Saved data entries:
===== src/rtl/aoi_sweep_controller.sv =====
`default_nettype none
// ============================================================================
// Module  : aoi_sweep_controller
// Purpose : Self-test sequencer that sweeps a four-input AOI gate through all
//           16 input vectors and checks e/f/g against the golden function.
// Rev     : 1.0  initial release
// ============================================================================
module aoi_sweep_controller #(
    parameter int HOLD_CYCLES = 2,
    parameter int CNT_W       = 8
) (
    input  logic        clk,
    input  logic        reset,
    input  logic        start,
    output logic        a,
    output logic        b,
    output logic        c,
    output logic        d,
    input  logic        e,
    input  logic        f,
    input  logic        g,
    output logic        busy,
    output logic        done,
    output logic        pass,
    output logic [4:0]  err_count,
    output logic [15:0] fail_mask
);

    localparam logic [1:0] c_IDLE  = 2'd0;
    localparam logic [1:0] c_DRIVE = 2'd1;
    localparam logic [1:0] c_CHECK = 2'd2;
    localparam logic [1:0] c_DONE  = 2'd3;

    localparam logic [CNT_W-1:0] c_HOLD_LAST = CNT_W'(HOLD_CYCLES - 1);
    localparam logic [3:0]       c_LAST_VEC  = 4'hF;

    logic [1:0]       r_state;
    logic [1:0]       w_state_next;
    logic [3:0]       r_vec;
    logic [3:0]       w_vec_next;
    logic [CNT_W-1:0] r_hold;
    logic [CNT_W-1:0] w_hold_next;
    logic [4:0]       r_err;
    logic [4:0]       w_err_next;
    logic [15:0]      r_mask;
    logic [15:0]      w_mask_next;
    logic [3:0]       r_abcd;
    logic [3:0]       w_abcd_next;
    logic             r_busy;
    logic             w_busy_next;
    logic             r_done;
    logic             w_done_next;

    logic             w_launch;
    logic             w_exp_e;
    logic             w_exp_f;
    logic             w_exp_g;
    logic             w_fail;

    assign w_launch = start && ((r_state == c_IDLE) || (r_state == c_DONE));

    // Golden model evaluated on the vector currently driven onto the gate
    assign w_exp_e = r_vec[3] & r_vec[2];
    assign w_exp_f = r_vec[1] & r_vec[0];
    assign w_exp_g = ~(w_exp_e | w_exp_f);
    assign w_fail  = (e != w_exp_e) || (f != w_exp_f) || (g != w_exp_g);

    always_ff @(posedge clk) begin
        if (reset) begin
            r_state <= c_IDLE;
        end else begin
            r_state <= w_state_next;
        end
    end

    always_comb begin
        w_state_next = r_state;
        case (r_state)
            c_IDLE:  if (start) w_state_next = c_DRIVE;
            c_DRIVE: if (r_hold == c_HOLD_LAST) w_state_next = c_CHECK;
            c_CHECK: w_state_next = (r_vec == c_LAST_VEC) ? c_DONE : c_DRIVE;
            c_DONE:  if (start) w_state_next = c_DRIVE;
            default: w_state_next = c_IDLE;
        endcase
    end

    // Gate inputs and status flags are computed for the upcoming state so the
    // registered copies line up with r_state on every cycle.
    always_comb begin
        w_abcd_next = 4'h0;
        w_busy_next = 1'b0;
        w_done_next = 1'b0;
        case (w_state_next)
            c_DRIVE, c_CHECK: begin
                w_abcd_next = w_vec_next;
                w_busy_next = 1'b1;
            end
            c_DONE: begin
                w_abcd_next = 4'hF;
                w_done_next = 1'b1;
            end
            default: begin
                w_abcd_next = 4'h0;
            end
        endcase
    end

    always_comb begin
        w_vec_next  = r_vec;
        w_hold_next = '0;
        w_err_next  = r_err;
        w_mask_next = r_mask;
        if (w_launch) begin
            w_vec_next  = 4'h0;
            w_err_next  = 5'd0;
            w_mask_next = 16'h0000;
        end else if (r_state == c_DRIVE) begin
            w_hold_next = r_hold + 1'b1;
        end else if (r_state == c_CHECK) begin
            if (r_vec != c_LAST_VEC) begin
                w_vec_next = r_vec + 4'd1;
            end
            if (w_fail) begin
                w_err_next  = r_err + 5'd1;
                w_mask_next = r_mask | (16'h0001 << r_vec);
            end
        end
    end

    always_ff @(posedge clk) begin
        if (reset) begin
            r_vec  <= 4'h0;
            r_hold <= '0;
            r_err  <= 5'd0;
            r_mask <= 16'h0000;
            r_abcd <= 4'h0;
            r_busy <= 1'b0;
            r_done <= 1'b0;
        end else begin
            r_vec  <= w_vec_next;
            r_hold <= w_hold_next;
            r_err  <= w_err_next;
            r_mask <= w_mask_next;
            r_abcd <= w_abcd_next;
            r_busy <= w_busy_next;
            r_done <= w_done_next;
        end
    end

    assign {a, b, c, d} = r_abcd;
    assign busy         = r_busy;
    assign done         = r_done;
    assign pass         = r_done && (r_err == 5'd0);
    assign err_count    = r_err;
    assign fail_mask    = r_mask;

endmodule
`default_nettype wire


===== config.mk =====
export PLATFORM = sky130hd
export DESIGN_NAME = aoi_sweep_controller
export DESIGN_NICKNAME = d
export VERILOG_FILES = /design/src/rtl/aoi_sweep_controller.sv
export SDC_FILE = /design/constraint.sdc
export NUM_CORES = 1
export LEC_CHECK = 0
export BUFFER_PORTS_ARGS = -buffer_cell sky130_fd_sc_hd__buf_2
export CAP_MARGIN = 0
export CORE_MARGIN = 2
export CORE_UTILIZATION = 50
export CTS_CLUSTER_SIZE = 28
export DETAILED_ROUTE_END_ITERATION = 8
export PLACE_DENSITY_LB_ADDON = 0.2
export SLEW_MARGIN = 20
export SYNTH_ARGS = -nofsm -noshare
export SYNTH_HDL_FRONTEND = slang
export SYNTH_SLANG_ARGS = --single-unit

===== constraint.sdc =====
create_clock -name clk -period 4.3 [get_ports clk]
set_clock_uncertainty 0.2 [all_clocks]
set_input_delay 0 -clock clk [delete_from_list [all_inputs] [get_ports clk]]
set_output_delay 0 -clock clk [all_outputs]
set_load 0.03 [all_outputs]

==> results of run 1 <==
[final cells by class]
type	count	area [sq um]	area share
tap	46	57.6	0.0272
sequential	41	821	0.387
clock inverter	1	30.0	0.0142
timing repair buffer	37	205	0.0968
inverter	15	56.3	0.0266
multi-input combinational	136	895	0.422
clock buffer	7	55.1	0.0260
[state kept, by name, indices dropped and copies added, names as in the netlist]
signal	cells
busy	1
done	1
err_count	5
fail_mask	16
r_abcd	4
r_hold	8
r_state	2
r_vec	4
[cell families after synthesis]
family | synth area share
compound gates | 0.158
xor+xnor | 0.0384
fa+ha+maj | 0.0960
buf+inv | 0.0597
flops | 0.450
mux | 0.00549
simple gates | 0.192
[routing by layer]
metal / vias up / track usage
met4: 0 / 0.0638
met2: 24 / 0.318
met5: - / 0
met1: 648 / 0.212
li1: 754 / -
met3: 7 / 0.0423
[cells in the final DEF (no fill, tap or decap), types with 2 or more instances in the layout]
cell,n
sky130_fd_sc_hd__nor4_1,2
sky130_fd_sc_hd__nand3_1,8
sky130_fd_sc_hd__inv_1,15
sky130_fd_sc_hd__dlygate4sd3_1,4
sky130_fd_sc_hd__nand2b_1,3
sky130_fd_sc_hd__o21ai_0,10
sky130_fd_sc_hd__a21oi_1,8
sky130_fd_sc_hd__clkbuf_4,5
sky130_fd_sc_hd__nand2_1,7
sky130_fd_sc_hd__nand3b_1,2
sky130_fd_sc_hd__ha_1,14
sky130_fd_sc_hd__a31oi_1,16
sky130_fd_sc_hd__and3_1,3
sky130_fd_sc_hd__dfxtp_1,41
sky130_fd_sc_hd__or3_1,3
sky130_fd_sc_hd__nor2_1,36
sky130_fd_sc_hd__xor2_1,5
sky130_fd_sc_hd__nor2b_1,4
sky130_fd_sc_hd__buf_2,33
sky130_fd_sc_hd__xnor2_1,3
[critical path, cell delays in order, from the launching register on]
cell,delay (ps)
sky130_fd_sc_hd__dfxtp_1,360
sky130_fd_sc_hd__ha_1,300
sky130_fd_sc_hd__nor2_1,280
sky130_fd_sc_hd__nand3_2,140
sky130_fd_sc_hd__o211ai_4,240
sky130_fd_sc_hd__dlygate4sd3_1,610
sky130_fd_sc_hd__nand2_1,60
sky130_fd_sc_hd__a21oi_1,130
[synth_stat cells]
master	number	area (sq um)
sky130_fd_sc_hd__a21o_1	1	7.51
sky130_fd_sc_hd__a21oi_1	8	40.0
sky130_fd_sc_hd__a31oi_1	16	100
sky130_fd_sc_hd__a41oi_4	1	27.5
sky130_fd_sc_hd__and2_2	1	7.51
sky130_fd_sc_hd__and3_1	3	18.8
sky130_fd_sc_hd__and3_4	1	11.3
sky130_fd_sc_hd__buf_4	1	7.51
sky130_fd_sc_hd__buf_6	3	33.8
sky130_fd_sc_hd__clkbuf_1	3	11.3
sky130_fd_sc_hd__dfxtp_1	41	821
sky130_fd_sc_hd__ha_1	14	175
sky130_fd_sc_hd__inv_1	15	56.3
sky130_fd_sc_hd__mux2i_1	1	10.0
sky130_fd_sc_hd__nand2_1	7	26.3
sky130_fd_sc_hd__nand2b_1	3	18.8
sky130_fd_sc_hd__nand3_1	8	40.0
sky130_fd_sc_hd__nand3_2	1	10.0
sky130_fd_sc_hd__nand3b_1	2	15.0
sky130_fd_sc_hd__nand4_1	1	6.26
sky130_fd_sc_hd__nor2_1	36	135
sky130_fd_sc_hd__nor2b_1	4	25.0
sky130_fd_sc_hd__nor3_1	1	5.00
sky130_fd_sc_hd__nor4_1	2	12.5
sky130_fd_sc_hd__o2111ai_4	1	26.3
sky130_fd_sc_hd__o211a_1	1	10.0
sky130_fd_sc_hd__o211ai_4	1	21.3
sky130_fd_sc_hd__o21ai_0	10	50.1
sky130_fd_sc_hd__o22ai_1	1	6.26
sky130_fd_sc_hd__or3_1	3	18.8
sky130_fd_sc_hd__xnor2_1	3	26.3
sky130_fd_sc_hd__xor2_1	5	43.8
[through the flow]
| stage | hold WS, ps | total power [mW] | worst slack (ps) |
|---|---|---|---|
| after detailed placement | 31.3 | 0.434 | 2020 |
| after global routing | 81.8 | 0.715 | 1750 |
| after floorplan | -128 | 0.422 | 2290 |
| after global placement | 31.3 | 0.433 | 2050 |
| after CTS | 14.6 | 0.696 | 1950 |
| final | 22.7 | 0.689 | 1900 |
[worst min path at each step]
stage,slack (ps),cells past startpoint,to,start
detailed placement,30,2,r_state[1],reset
global route,80,5,err_count[3],e
global placement,30,2,r_state[0],reset
finish,20,5,err_count[3],e
CTS,10,5,err_count[3],e
floorplan,-130,1,r_state[1],reset
[report_power, final]
part | leakage [nW] | internal, mW | switching [mW] | total (mW)
combinational | 0.514 | 0.0145 | 0.0272 | 0.0417
sequential | 0.331 | 0.383 | 0.00204 | 0.385
clock | 0.0455 | 0.139 | 0.123 | 0.262
[what timing repair did]
action | CTS | global route
hold buffers | 4 | 0
hold endpoints to repair | 17 | 0
setup endpoints to repair | 0 | 0
==> metrics.txt, run 1 <==
# TYPE chip_impl_metric gauge
chip_impl_metric{name="ios",unit=""} 34
chip_impl_metric{name="finalInstanceArea",unit="sq um"} 2120
chip_impl_metric{name="fin_util",unit=""} 0.621
chip_impl_metric{name="worst_path_arrival_time",unit="ps"} 2470
chip_impl_metric{name="largest_net_degree_at_the_start_of_global_routing",unit=""} 26
chip_impl_info{name="worst_reg2reg_path_startpoint",value="r_vec[0]"} 1
chip_impl_metric{name="synth-seq-cells",unit=""} 41
chip_impl_info{name="status",value="completed"} 1
chip_impl_info{name="start_kind",value="flip-flop"} 1
chip_impl_metric{name="drc_errors",unit=""} 0
chip_impl_metric{name="die_w",unit="um"} 64.4
chip_impl_metric{name="fillCellCount",unit=""} 333
chip_impl_metric{name="setup_tns",unit="ps"} 0
chip_impl_metric{name="slew-limit-headroom",unit=""} 0.390
chip_impl_metric{name="worst-endpoint-required",unit="ps"} 4380
chip_impl_metric{name="cts_inserted_buffers",unit=""} 5
chip_impl_metric{name="grt.overflow.total",unit=""} 0
chip_impl_metric{name="portBuffers",unit=""} 33
chip_impl_metric{name="r2r_worst_path_depth",unit=""} 7
chip_impl_metric{name="grt_antenna_before_repair",unit=""} 0
chip_impl_metric{name="die_area",unit="sq um"} 4150
chip_impl_metric{name="netlist-cell-type-count",unit=""} 32
chip_impl_metric{name="start_util",unit=""} 0.534
chip_impl_metric{name="gp_weighted_congestion",unit=""} 0.835
chip_impl_metric{name="routedWlPerCell",unit="um"} 11.8
chip_impl_metric{name="maxcap_viol_count",unit=""} 0
chip_impl_metric{name="timing.critical_path.fanout_max",unit=""} 7
chip_impl_metric{name="track_usage",unit=""} 0.180
chip_impl_metric{name="drt_first_iter_violations",unit=""} 58
chip_impl_metric{name="numClockSinks",unit=""} 41
chip_impl_info{name="critPathCaptureType",value="flip-flop"} 1
chip_impl_metric{name="drt_pre_antenna_iters",unit=""} 4
chip_impl_info{name="min_path_type",value="in -> reg"} 1
chip_impl_metric{name="postRouteWirelength",unit="um"} 3340
chip_impl_metric{name="pwr_density_cell",unit="nW/um^2"} 325
chip_impl_metric{name="final-max-slew-violation-count",unit=""} 0
chip_impl_metric{name="finish.net_count",unit=""} 256
chip_impl_metric{name="postSynthAreaPerCell",unit="sq um"} 9.17
chip_impl_metric{name="seq_area_frac_synth",unit=""} 0.450
chip_impl_info{name="worstReg2RegEnd",value="err_count[1]"} 1
chip_impl_metric{name="cell_area_after_placement",unit="sq um"} 1990
chip_impl_metric{name="post_synth_inst_count",unit=""} 199
chip_impl_metric{name="cts_repair_resized_insts",unit=""} 0
chip_impl_info{name="critical_path.startpoint",value="r_vec[0]"} 1
chip_impl_metric{name="core_region_area",unit="sq um"} 3420
chip_impl_metric{name="post_route_cells_drive_above_1_share",unit=""} 0.194
chip_impl_metric{name="dr_total_vias",unit=""} 1433
chip_impl_info{name="top_layer",value="met4"} 1
chip_impl_metric{name="period_needed",unit="ps"} 2400
chip_impl_metric{name="grt_pass1_wl",unit="um"} 5840
chip_impl_metric{name="ir_drop",unit="mV"} 0.213
chip_impl_metric{name="post-place-cells",unit=""} 271
chip_impl_metric{name="max_clock_freq",unit="MHz"} 417
chip_impl_info{name="worstSetupPathType",value="reg -> reg"} 1
chip_impl_metric{name="fp-row-count",unit=""} 21
chip_impl_metric{name="synthToLayoutAreaGrowth",unit="%"} 16.2
chip_impl_info{name="cts_root_buf",value="sky130_fd_sc_hd__clkbuf_4"} 1
chip_impl_metric{name="worst_setup_hold_path_clk_slew",unit="ps"} 120
chip_impl_metric{name="post_synth_instance_area",unit="sq um"} 1820
chip_impl_metric{name="route.detailed.vias_per_inst",unit=""} 5.06
chip_impl_metric{name="final-hold-violation-count",unit=""} 0
chip_impl_metric{name="worst-slew-pin-transition",unit="ps"} 915
chip_impl_metric{name="ys_warn_count",unit=""} 0
chip_impl_metric{name="worstSkewPairLatency",unit="ps"} 350
chip_impl_info{name="timing.critical_path.to",value="err_count[1]"} 1
chip_impl_info{name="rsz0062_at_grt",value="no"} 1
chip_impl_metric{name="met1_length",unit="um"} 1570
chip_impl_metric{name="final.period_utilization",unit=""} 0.558
chip_impl_metric{name="met3WireLength",unit="um"} 111
chip_impl_metric{name="antenna_violating_nets_post_route",unit=""} 0
chip_impl_metric{name="setup_viol",unit=""} 0
chip_impl_metric{name="instances_no_fill",unit=""} 283
chip_impl_metric{name="worst-r2r-setup-slack",unit="ps"} 1900
chip_impl_metric{name="post_cts.repair.setup_buffers",unit=""} 0
chip_impl_metric{name="longest_clk_path_bufs",unit=""} 2
chip_impl_metric{name="synthesis.nets",unit=""} 219
chip_impl_info{name="cts_tree",value="done"} 1
chip_impl_metric{name="die_height",unit="um"} 64.4
chip_impl_metric{name="dr_wl_met2",unit="um"} 1610
chip_impl_metric{name="post-dp-hpwl",unit="um"} 2420
chip_impl_metric{name="h-tree-depth",unit=""} 2
chip_impl_metric{name="power.static_leakage",unit="nW"} 0.890
chip_impl_metric{name="first_global_vias",unit=""} 1318
chip_impl_metric{name="diodes",unit=""} 0
(Power assumes the default switching activity.)
==> run 2, diff against run 1 <==
--- a/config.mk
+++ b/config.mk
@@ -8,7 +8,7 @@
 export BUFFER_PORTS_ARGS = -buffer_cell sky130_fd_sc_hd__buf_2
 export CAP_MARGIN = 0
 export CORE_MARGIN = 2
-export CORE_UTILIZATION = 50
+export CORE_UTILIZATION = 49
 export CTS_CLUSTER_SIZE = 28
 export DETAILED_ROUTE_END_ITERATION = 8
 export PLACE_DENSITY_LB_ADDON = 0.2
==> constraint.sdc (replaced) <==
create_clock -name clk -period 2.1 [get_ports clk]
set_clock_uncertainty 0.2 [all_clocks]
set_input_delay 0 -clock clk [delete_from_list [all_inputs] [get_ports clk]]
set_output_delay 0 -clock clk [all_outputs]
set_load 0.03 [all_outputs]
==> run 2 against run 1 <==
  * Final cell count is 6.0% higher
  * First-iteration DRC count shrank 3.4%
  * Non-clock buffer count grew 15
==> metrics.txt, run 2 (synthesis results as in run 1) <==
# TYPE chip_impl_metric gauge
chip_impl_info{name="status",value="completed"} 1
chip_impl_metric{name="postRouteWirelength",unit="um"} 3790
chip_impl_metric{name="largest_net_degree_at_the_start_of_global_routing",unit=""} 26
chip_impl_metric{name="route.detailed.vias_per_inst",unit=""} 5.05
chip_impl_metric{name="power.static_leakage",unit="nW"} 0.985
chip_impl_info{name="cts_root_buf",value="sky130_fd_sc_hd__clkbuf_8"} 1
chip_impl_info{name="cts_tree",value="done"} 1
chip_impl_metric{name="routedWlPerCell",unit="um"} 12.6
chip_impl_metric{name="ir_drop",unit="mV"} 0.481
chip_impl_metric{name="drt_pre_antenna_iters",unit=""} 5
chip_impl_metric{name="fin_util",unit=""} 0.640
chip_impl_metric{name="grt_pass1_wl",unit="um"} 6470
chip_impl_metric{name="first_global_vias",unit=""} 1517
chip_impl_metric{name="grt.overflow.total",unit=""} 0
chip_impl_info{name="most-common-layout-cells",value="sky130_fd_sc_hd__dfxtp_1 (38), sky130_fd_sc_hd__nor2_1 (35), sky130_fd_sc_hd__buf_2 (33)"} 1
chip_impl_metric{name="final-max-slew-violation-count",unit=""} 0
chip_impl_metric{name="die_height",unit="um"} 65.0
chip_impl_metric{name="worst-endpoint-required",unit="ps"} 2130
chip_impl_info{name="timing.critical_path.slowest_stage_cell",value="sky130_fd_sc_hd__dfxtp_2"} 1
chip_impl_metric{name="timing.critical_path.fanout_max",unit=""} 4
chip_impl_metric{name="largest_register_ffs",unit=""} 16
chip_impl_metric{name="h-tree-depth",unit=""} 2
chip_impl_info{name="rsz0062_at_grt",value="yes"} 1
chip_impl_metric{name="core_region_area",unit="sq um"} 3610
chip_impl_metric{name="drt_first_iter_violations",unit=""} 56
chip_impl_metric{name="dr_total_vias",unit=""} 1514
chip_impl_metric{name="antenna_violating_nets_post_route",unit=""} 0
chip_impl_info{name="min_path_type",value="in -> reg"} 1
chip_impl_metric{name="start_util",unit=""} 0.506
chip_impl_metric{name="setup_viol",unit=""} 0
chip_impl_metric{name="numClockSinks",unit=""} 41
chip_impl_metric{name="max_clock_freq",unit="MHz"} 489
chip_impl_metric{name="critPathBufInv",unit=""} 1
chip_impl_metric{name="worst_setup_hold_path_clk_slew",unit="ps"} 80
chip_impl_metric{name="portBuffers",unit=""} 33
chip_impl_info{name="timing.critical_path.max_delay_family",value="simple AND/OR/NAND/NOR gates"} 1
chip_impl_metric{name="totalPowerFinal",unit="mW"} 1.41
chip_impl_metric{name="grt_antenna_before_repair",unit=""} 0
chip_impl_metric{name="period_needed",unit="ps"} 2050
chip_impl_metric{name="final.period_utilization",unit=""} 0.975
chip_impl_metric{name="worst_path_arrival_time",unit="ps"} 2070
chip_impl_metric{name="gp_weighted_congestion",unit=""} 0.854
chip_impl_info{name="start_kind",value="flip-flop"} 1
chip_impl_info{name="worstPathCellList",value="nor4_2 -> and3_1 -> a21oi_2 -> o22ai_2 -> inv_1 -> ha_1 -> nor2b_4 -> nand3b_1 -> o21ai_1"} 1
chip_impl_metric{name="pwr_density_cell",unit="nW/um^2"} 612
chip_impl_metric{name="post-dp-hpwl",unit="um"} 2530
chip_impl_metric{name="die_w",unit="um"} 65.0
chip_impl_info{name="worstSetupPathType",value="reg -> reg"} 1
chip_impl_metric{name="longest_clk_path_bufs",unit=""} 2
chip_impl_metric{name="worst-slew-pin-transition",unit="ps"} 310
chip_impl_metric{name="ios",unit=""} 34
chip_impl_metric{name="final-hold-violation-count",unit=""} 0
chip_impl_metric{name="fillCellCount",unit=""} 313
chip_impl_info{name="critPathCaptureType",value="flip-flop"} 1
chip_impl_metric{name="drc_errors",unit=""} 0
chip_impl_metric{name="maxcap_viol_count",unit=""} 0
chip_impl_metric{name="cts_inserted_buffers",unit=""} 5
chip_impl_metric{name="die_area",unit="sq um"} 4230
chip_impl_metric{name="fp-row-count",unit=""} 22
chip_impl_metric{name="critical_path.max_stage_delay",unit="ps"} 330
chip_impl_metric{name="track_usage",unit=""} 0.194
chip_impl_metric{name="diodes",unit=""} 0
chip_impl_metric{name="post_route_cells_drive_above_1_share",unit=""} 0.302
chip_impl_metric{name="synthToLayoutAreaGrowth",unit="%"} 26.5
chip_impl_metric{name="finish.net_count",unit=""} 271
chip_impl_metric{name="worstSkewPairLatency",unit="ps"} 290
chip_impl_metric{name="slew-limit-headroom",unit=""} 0.793
chip_impl_info{name="layout_commonest_cell",value="sky130_fd_sc_hd__dfxtp_1"} 1
run 2: changes by cell type in the layout (fill, tap and decap cells not counted), moves of 4 or more:
cell	before	now
sky130_fd_sc_hd__o21ai_1	0	5
sky130_fd_sc_hd__clkbuf_8	1	5
sky130_fd_sc_hd__buf_4	0	15
sky130_fd_sc_hd__clkbuf_4	5	0
sky130_fd_sc_hd__o21ai_0	10	4
run 2: final cells by class:
class / count / area (sq um) / area share
clock buffer: 6 / 72.6 / 0.0314
clock inverter: 2 / 10.0 / 0.00434
inverter: 15 / 56.3 / 0.0244
multi-input combinational: 136 / 955 / 0.414
sequential: 41 / 827 / 0.358
tap: 48 / 60.1 / 0.0260
timing repair buffer: 52 / 328 / 0.142
run 2: repair_timing:
action | in CTS | in global routing
resized for setup | 1 | 21
hold endpoints to repair | 9 | 0
hold buffers | 3 | 0
setup buffers | 0 | 2
pin swaps | 0 | 7
endpoints found under the setup margin | 4 | 10
run 2: worst paths after layout:
path	start	to	slack [ps]	cells past startpoint
max	r_hold[7]	r_abcd[0]	50	9
max reg2reg	r_hold[7]	r_abcd[0]	50	9
min	e	err_count[2]	90	5
min reg2reg	fail_mask[3]	fail_mask[3]	270	2
run 2: tightest hold or removal path, cell delays in order:
cell	delay [ps]
sky130_fd_sc_hd__buf_2	130
sky130_fd_sc_hd__nand3_2	90
sky130_fd_sc_hd__o211ai_4	100
sky130_fd_sc_hd__o21ai_0	160
sky130_fd_sc_hd__a21oi_1	60
run 2: per-layer routing:
layer | wire, um | global-route usage | part of all wire | vias up
met1 | 1760 | 0.228 | 0.46 | 701
li1 | - | - | - | 780
met5 | 0 | 0 | 0 | -
met3 | 131 | 0.0590 | 0.035 | 8
met2 | 1830 | 0.345 | 0.48 | 25
met4 | 72 | 0.0469 | 0.019 | 0
run 2: report_power, final:
part           total (mW)  leakage (nW)  switching (mW)  internal, mW
combinational       0.123         0.608          0.0725        0.0501
clock               0.505        0.0450           0.275         0.231
sequential          0.786         0.332         0.00326         0.782
run 2: metrics by stage:
step / TNS [ps] / area (sq um) / cells / setup slack (ps) / hold slack (ps)
after CTS: 0 / 2230 / 298 / 31.3 / 5.44
final: 0 / 2310 / 300 / 53.4 / 86.0
after detailed placement: -15.6 / 2110 / 287 / -8.82 / 45.0
after floorplan: 0 / 1820 / 199 / 94.3 / -128
after global routing: -167 / 2310 / 300 / -48.3 / 128
after global placement: 0 / 2110 / 287 / 50.1 / 38.0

Problem: Reply with the lines from the first line of the entries through the line that contains "localparam logic [1:0] c_DONE", repeated exactly with both ends kept, and with nothing else.

Task result:
===== src/rtl/aoi_sweep_controller.sv =====
`default_nettype none
// ============================================================================
// Module  : aoi_sweep_controller
// Purpose : Self-test sequencer that sweeps a four-input AOI gate through all
//           16 input vectors and checks e/f/g against the golden function.
// Rev     : 1.0  initial release
// ============================================================================
module aoi_sweep_controller #(
    parameter int HOLD_CYCLES = 2,
    parameter int CNT_W       = 8
) (
    input  logic        clk,
    input  logic        reset,
    input  logic        start,
    output logic        a,
    output logic        b,
    output logic        c,
    output logic        d,
    input  logic        e,
    input  logic        f,
    input  logic        g,
    output logic        busy,
    output logic        done,
    output logic        pass,
    output logic [4:0]  err_count,
    output logic [15:0] fail_mask
);

    localparam logic [1:0] c_IDLE  = 2'd0;
    localparam logic [1:0] c_DRIVE = 2'd1;
    localparam logic [1:0] c_CHECK = 2'd2;
    localparam logic [1:0] c_DONE  = 2'd3;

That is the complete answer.